Dynamic response of a viscoelastic plate impacted by an elastic rod

The problem on low-velocity impact of a long thin elastic rod upon an infinite plate, the viscoelastic features of which are exhibited only within the contact domain and are governed by the fractional derivative standard linear solid model. The part of the plate being out of the contact region is considered to be elastic, and its behavior is described by a set of equations taking the rotary inertia and transverse shear deformation into account. At the moment of impact, shock waves are generated both in the impactor and target, the influence of which on the contact domain is considered via the theory of discontinuities. The contact zone moves like a rigid whole under the action of the contact force and transverse forces applied to the boundary of the contact region, which are obtained on the basis of one-term ray expansions.
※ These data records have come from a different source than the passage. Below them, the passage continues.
### src/rtl/sop_trig_pkg.sv
// Shared definitions for the sum-of-products trigger decision block.
// Assumes the write address carries a 2-bit kind field in its top bits.
package sop_trig_pkg;

    // What a configuration write targets.
    typedef enum logic [1:0] {
        CFG_HI_MASK = 2'd0,
        CFG_LO_MASK = 2'd1,
        CFG_ENABLE  = 2'd2,
        CFG_FACTOR  = 2'd3
    } cfg_kind_e;

endpackage
<file path="src/rtl/fsec_pkg.sv">
package fsec_pkg;
  localparam int BYTE_W        = 8;
  localparam int OPT_KEYEN_BIT = 7;
  localparam int SEC_LSB       = 0;
  localparam int SEC_W         = 2;
  localparam logic [SEC_W-1:0] SEC_OPEN_CODE = 2'b10;

  function automatic logic sec_field_open(input logic [BYTE_W-1:0] opt);
    return opt[SEC_LSB +: SEC_W] == SEC_OPEN_CODE;
  endfunction
endpackage

</file>
<file path="src/rtl/fsec_nv_store.sv">
module fsec_nv_store
  import fsec_pkg::*;
#(
  parameter int KEY_BYTES = 8,
  parameter int ADDR_W    = 4,
  parameter logic [KEY_BYTES*BYTE_W-1:0] KEY_INIT = '0,
  parameter logic [BYTE_W-1:0] OPT_INIT  = 8'h80,
  parameter logic [BYTE_W-1:0] PROT_INIT = 8'hFF
) (
  input  logic                          clk,
  input  logic                          pgm_en,
  input  logic [ADDR_W-1:0]             pgm_addr,
  input  logic [BYTE_W-1:0]             pgm_data,
  input  logic                          mass_erase,
  output logic [KEY_BYTES*BYTE_W-1:0]   key_flat,
  output logic [BYTE_W-1:0]             nv_opt,
  output logic [BYTE_W-1:0]             nv_prot
);
  localparam int KEY_W = KEY_BYTES * BYTE_W;
  localparam logic [ADDR_W-1:0] ADDR_PROT = ADDR_W'(KEY_BYTES);
  localparam logic [ADDR_W-1:0] ADDR_OPT  = ADDR_W'(KEY_BYTES + 1);

  // Nonvolatile content: never touched by reset.
  logic [KEY_W-1:0]  key_r  = KEY_INIT;
  logic [BYTE_W-1:0] opt_r  = OPT_INIT;
  logic [BYTE_W-1:0] prot_r = PROT_INIT;

  always_ff @(posedge clk) begin
    if (mass_erase) begin
      key_r  <= '1;
      prot_r <= '1;
      opt_r  <= opt_r;
      opt_r[OPT_KEYEN_BIT]     <= 1'b0;
      opt_r[SEC_LSB +: SEC_W]  <= SEC_OPEN_CODE;
    end else if (pgm_en) begin
      for (int i = 0; i < KEY_BYTES; i++) begin
        if (pgm_addr == ADDR_W'(i)) key_r[i*BYTE_W +: BYTE_W] <= pgm_data;
      end
      if (pgm_addr == ADDR_PROT) prot_r <= pgm_data;
      if (pgm_addr == ADDR_OPT)  opt_r  <= pgm_data;
    end
  end

  assign key_flat = key_r;
  assign nv_opt   = opt_r;
  assign nv_prot  = prot_r;
endmodule

</file>
<file path="src/rtl/fsec_key_entry.sv">
module fsec_key_entry
  import fsec_pkg::*;
#(
  parameter int KEY_BYTES = 8,
  localparam int IDX_W = $clog2(KEY_BYTES),
  localparam int CNT_W = IDX_W + 1
) (
  input  logic                        clk,
  input  logic                        rst,
  input  logic                        enable,
  input  logic                        wr_en,
  input  logic [IDX_W-1:0]            wr_idx,
  input  logic [BYTE_W-1:0]           wr_data,
  input  logic                        cmp,
  input  logic                        from_dbg,
  input  logic [KEY_BYTES*BYTE_W-1:0] stored_key,
  output logic                        hit,
  output logic                        mismatch_q
);
  localparam int KEY_W = KEY_BYTES * BYTE_W;
  localparam logic [CNT_W-1:0] FULL = CNT_W'(KEY_BYTES);

  logic [BYTE_W-1:0] cand [KEY_BYTES];
  logic [CNT_W-1:0]  cnt_q;
  logic [KEY_BYTES-1:0] byte_eq;

  // Only the user bus, with the backdoor enabled and no prior failure, counts.
  logic accept;
  logic usr_wr, usr_cmp, in_order, blank, all_ok;

  assign accept   = enable && !from_dbg && !mismatch_q;
  assign usr_wr   = accept && wr_en;
  assign usr_cmp  = accept && cmp;
  assign in_order = ({1'b0, wr_idx} == cnt_q);

  genvar g;
  generate
    for (g = 0; g < KEY_BYTES; g++) begin : g_cmp
      assign byte_eq[g] = (cand[g] == stored_key[g*BYTE_W +: BYTE_W]);
    end
  endgenerate

  assign blank  = (stored_key == '0) || (stored_key == {KEY_W{1'b1}});
  assign all_ok = (&byte_eq) && (cnt_q == FULL) && !blank;
  assign hit    = usr_cmp && all_ok;

  // Candidate buffer carries no reset; it is qualified by the byte counter.
  always_ff @(posedge clk) begin
    if (usr_wr && in_order && !usr_cmp) cand[wr_idx] <= wr_data;
  end

  always_ff @(posedge clk) begin
    if (rst) begin
      cnt_q      <= '0;
      mismatch_q <= 1'b0;
    end else if (usr_cmp) begin
      if (!all_ok) mismatch_q <= 1'b1;
    end else if (usr_wr) begin
      if (in_order) cnt_q <= cnt_q + 1'b1;
      else          mismatch_q <= 1'b1;
    end
  end
endmodule

</file>
<file path="src/rtl/fsec_sec_state.sv">
module fsec_sec_state
  import fsec_pkg::*;
(
  input  logic              clk,
  input  logic              rst,
  input  logic [BYTE_W-1:0] nv_opt,
  input  logic [BYTE_W-1:0] nv_prot,
  input  logic              hit,
  output logic [BYTE_W-1:0] opt_q,
  output logic [BYTE_W-1:0] prot_q,
  output logic              unlocked_q,
  output logic              secure_q
);
  always_ff @(posedge clk) begin
    if (rst) begin
      opt_q      <= nv_opt;
      prot_q     <= nv_prot;
      unlocked_q <= 1'b0;
      secure_q   <= !sec_field_open(nv_opt);
    end else if (hit) begin
      unlocked_q <= 1'b1;
      secure_q   <= 1'b0;
    end
  end
endmodule

</file>
<file path="src/rtl/fsec_ctrl.sv">
module fsec_ctrl
  import fsec_pkg::*;
#(
  parameter int KEY_BYTES = 8,
  parameter int NV_ADDR_W = 4,
  parameter logic [KEY_BYTES*8-1:0] NV_KEY_INIT  = 64'h0123_4567_89AB_CDEF,
  parameter logic [7:0]             NV_OPT_INIT  = 8'h80,
  parameter logic [7:0]             NV_PROT_INIT = 8'hFF,
  localparam int IDX_W = $clog2(KEY_BYTES)
) (
  input  logic                 clk,
  input  logic                 rst,
  input  logic                 nv_pgm_en,
  input  logic [NV_ADDR_W-1:0] nv_pgm_addr,
  input  logic [7:0]           nv_pgm_data,
  input  logic                 mass_erase,
  input  logic                 key_wr_en,
  input  logic [IDX_W-1:0]     key_wr_idx,
  input  logic [7:0]           key_wr_data,
  input  logic                 key_cmp,
  input  logic                 key_from_dbg,
  output logic [7:0]           opt_q,
  output logic [7:0]           prot_q,
  output logic                 key_enabled,
  output logic                 secure,
  output logic                 unlocked,
  output logic                 key_mismatch
);
  logic [KEY_BYTES*BYTE_W-1:0] key_flat;
  logic [BYTE_W-1:0] nv_opt, nv_prot;
  logic hit;

  fsec_nv_store #(
    .KEY_BYTES(KEY_BYTES), .ADDR_W(NV_ADDR_W),
    .KEY_INIT(NV_KEY_INIT), .OPT_INIT(NV_OPT_INIT), .PROT_INIT(NV_PROT_INIT)
  ) nv_i (
    .clk(clk), .pgm_en(nv_pgm_en), .pgm_addr(nv_pgm_addr), .pgm_data(nv_pgm_data),
    .mass_erase(mass_erase), .key_flat(key_flat), .nv_opt(nv_opt), .nv_prot(nv_prot)
  );

  fsec_key_entry #(.KEY_BYTES(KEY_BYTES)) ke_i (
    .clk(clk), .rst(rst),
    .enable(opt_q[OPT_KEYEN_BIT] && !unlocked),
    .wr_en(key_wr_en), .wr_idx(key_wr_idx), .wr_data(key_wr_data),
    .cmp(key_cmp), .from_dbg(key_from_dbg), .stored_key(key_flat),
    .hit(hit), .mismatch_q(key_mismatch)
  );

  fsec_sec_state st_i (
    .clk(clk), .rst(rst), .nv_opt(nv_opt), .nv_prot(nv_prot), .hit(hit),
    .opt_q(opt_q), .prot_q(prot_q), .unlocked_q(unlocked), .secure_q(secure)
  );

  assign key_enabled = opt_q[OPT_KEYEN_BIT];
endmodule

</file>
As this takes place, two cases are considered, namely: (1) the rod with a flat end; and (2) the rod with a rounded end. In the first case, the problem of defining the contact force is a linear one, and the Laplace transform technique is used for its solution. In the second case, the contact force is determined via the Hertz contact theory, and the operators entering in the contact force are decoded with help of the algebra of Rabotnov fractional operators. As a result, a nonlinear integrodifferential equation is obtained in terms of the value of the local bearing of plate and rod's materials, which could be solved numerically. The time-dependence of the contact domain is obtained numerically at different magnitudes of the fractional parameter which defines the order of fractional derivatives.